Table 4. Different word representations for video retrieval on ActivityNet caption.

Choice of K in Video Selection. Here, K is the number of videos retained in the initial Find stage. We compare the influence of K on the final retrieval performance, with the results reported in Table 5. The results demonstrate that the Focus stage can significantly improve the retrieval results. Generally, increasing K can lead to better performance. However, on ActivityNet Captions, as K goes beyond 20, the performance gradually saturates. Note that when K is set to a very large number \((K = 1000)\), we can get almost 100% recall in Find stage. But the results are close to \(K =100\) with high computational cost.

Table 5. Retrieval performance on ActivityNet Captions with different settings of K.
Table 6. The influence caused by feature refinement under the task of clip localization.
Table 7. Comparison of the performance between different settings of the bipartite matching algorithm in the focus stage.

Feature Refinement. Recall that the embedded features in the Find stage can be further refined during the Focus stage. Here, we compare the performance in the task of clip localization, with or without feature refinement. The performance is measured by the recall rate of clip localization at different tIoU thresholds. The results in Table 6 show that the feature refinement in the Focus stage leads to more favorable features, which could better capture the semantic relevance across modalities.

Bipartite Matching. We try different settings for bipartite matching in the Focus stage, by varying \(u_{max}\), the maximum number of clips allowed to be matched to a sentence. Table 7 shows that slightly increasing \(u_{max}\) can moderately improve the retrieval results, as it makes the matching process more resilient to outliers. However, the performance gain diminishes when \(u_{max}\) is too large due to the confusion brought by the increased matching clips. We observe that on ActivityNet Captions, the bipartite matching achieves the best performance when \(u_{max}\) is set to 2, and this setting is also adopted in our experiments.

5.6 Qualitative Results

Fig. 5.
figure 5

Qualitative results of video retrieval and clip localization on ActivityNet Captions and modified LSMDC datasets. For every video with several representative frames, the ground-truth video clip is denoted in colored bars above. The localized clips associated with the query sentences are illustrated below each video. (Color figure online)
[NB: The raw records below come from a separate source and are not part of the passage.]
<file path="src/rtl/stripes_psum_accumulator.sv">
// Partial-sum accumulator behind the Stripes bit-serial multiplier: sums `len` signed products
// and holds the total on a valid/ready port. Define ACC_SAT_EN for saturating adds.
module stripes_psum_accumulator #(
  parameter int MAX_PRECISION = 16,
  parameter int ACC_WIDTH     = 48,
  parameter int LEN_WIDTH     = 8
) (
  input  logic                         clk_gate,
  input  logic                         rst_n,
  input  logic                         start_i,
  input  logic [LEN_WIDTH-1:0]         len_i,
  input  logic                         prod_valid_i,
  input  logic [2*MAX_PRECISION-1:0]   prod_data_i,
  output logic                         out_valid_o,
  input  logic                         out_ready_i,
  output logic [ACC_WIDTH-1:0]         out_data_o,
  output logic                         busy_o,
  output logic                         drop_err_o,
  output logic                         sat_flag_o
);
  localparam int PROD_WIDTH = 2 * MAX_PRECISION;

  localparam logic [1:0] IDLE  = 2'd0;
  localparam logic [1:0] ACCUM = 2'd1;
  localparam logic [1:0] HOLD  = 2'd2;

  logic [1:0]           state_q, state_d;
  logic [ACC_WIDTH-1:0] acc_q, acc_d;
  logic [ACC_WIDTH-1:0] out_data_q, out_data_d;
  logic [LEN_WIDTH-1:0] cnt_q, cnt_d;
  logic                 drop_err_q, drop_err_d;
  logic                 out_valid_q, busy_q;
  logic [ACC_WIDTH-1:0] prod_ext, sum;
  logic                 start_ok, add_en;

  assign prod_ext = {{(ACC_WIDTH-PROD_WIDTH){prod_data_i[PROD_WIDTH-1]}}, prod_data_i};

`ifdef ACC_SAT_EN
  // One guard bit above the accumulator exposes signed overflow of each add.
  logic [ACC_WIDTH:0] wide_sum;
  logic               clamp;
  logic               sat_q, sat_d;

  assign wide_sum = {acc_q[ACC_WIDTH-1], acc_q} + {prod_ext[ACC_WIDTH-1], prod_ext};
  assign clamp    = wide_sum[ACC_WIDTH] != wide_sum[ACC_WIDTH-1];

  always_comb begin
    sum = wide_sum[ACC_WIDTH-1:0];
    if (clamp) sum = wide_sum[ACC_WIDTH] ? {1'b1, {(ACC_WIDTH-1){1'b0}}}
                                         : {1'b0, {(ACC_WIDTH-1){1'b1}}};
  end

  always_comb begin
    sat_d = sat_q;
    if (start_ok) sat_d = 1'b0;
    if (add_en && clamp) sat_d = 1'b1;
  end

  always_ff @(posedge clk_gate or negedge rst_n) begin
    if (!rst_n) sat_q <= 1'b0;
    else        sat_q <= sat_d;
  end

  assign sat_flag_o = sat_q;
`else
  assign sum        = acc_q + prod_ext;
  assign sat_flag_o = 1'b0;
`endif

  // A start is taken in IDLE, or in HOLD together with the output handshake.
  assign start_ok = start_i && ((state_q == IDLE) || ((state_q == HOLD) && out_ready_i));
  assign add_en   = (state_q == ACCUM) && prod_valid_i;

  always_comb begin
    // NOTE: every variable driven here gets a default first, so no path can infer a latch.
    state_d    = state_q;
    acc_d      = acc_q;
    cnt_d      = cnt_q;
    out_data_d = out_data_q;
    drop_err_d = drop_err_q;
    case (state_q)
      ACCUM: begin
        if (prod_valid_i) begin
          acc_d = sum;
          cnt_d = cnt_q - LEN_WIDTH'(1);
          if (cnt_q == LEN_WIDTH'(1)) begin
            out_data_d = sum;
            state_d    = HOLD;
          end
        end
      end
      HOLD:    if (out_ready_i) state_d = IDLE;
      default: state_d = IDLE;
    endcase
    if (start_ok) begin
      acc_d      = '0;
      cnt_d      = len_i;
      drop_err_d = 1'b0;
      if (len_i == '0) begin
        state_d    = HOLD;
        out_data_d = '0;
      end else begin
        state_d = ACCUM;
      end
    end
    // Set after the start-clear so a product coinciding with start is still flagged.
    if (prod_valid_i && (state_q != ACCUM)) drop_err_d = 1'b1;
  end

  // NOTE: sequential state uses non-blocking assignments so all flops update on the same edge.
  always_ff @(posedge clk_gate or negedge rst_n) begin
    if (!rst_n) begin
      state_q     <= IDLE;
      acc_q       <= '0;
      cnt_q       <= '0;
      out_data_q  <= '0;
      drop_err_q  <= 1'b0;
      out_valid_q <= 1'b0;
      busy_q      <= 1'b0;
    end else begin
      state_q     <= state_d;
      acc_q       <= acc_d;
      cnt_q       <= cnt_d;
      out_data_q  <= out_data_d;
      drop_err_q  <= drop_err_d;
      out_valid_q <= (state_d == HOLD);
      busy_q      <= (state_d != IDLE);
    end
  end

  assign out_valid_o = out_valid_q;
  assign out_data_o  = out_data_q;
  assign busy_o      = busy_q;
  assign drop_err_o  = drop_err_q;
endmodule

</file>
We present the qualitative results of the joint video retrieval and clip localization on both ActivityNet Captions and modified LSMDC datasets in Fig. 5. We visualize three successful cases plus one failed case. We can see that in the above three examples, the clips are accurately localized and semantically associated with the query sentences. In the failed case, the first clip is wrongly localized. It reveals that although being able to capture information about objects and the static scenes, our method sometimes ignores complex relations, e.g. the phrase “followed by” in the first query sentence. More qualitative results are provided in the supplemental materials.

6 Conclusions

In this paper, we presented a two-level structured formulation to exploit both the top-level and part-level associations between paragraphs and videos. Based upon this hierarchical formulation, we propose a two-stage Find and Focus framework to jointly retrieve the whole videos and localize events therein with natural language queries. Our experiments show the mutual benefits between the two stages. In particular, the top-level retrieval in the Find stage helps to alleviate the burden of clip localization; while the clip localization in the Focus stage refines the retrieval results. On both ActivtyNet Captions and the modified LSMDC, the proposed method outperforms VSE and other representative methods.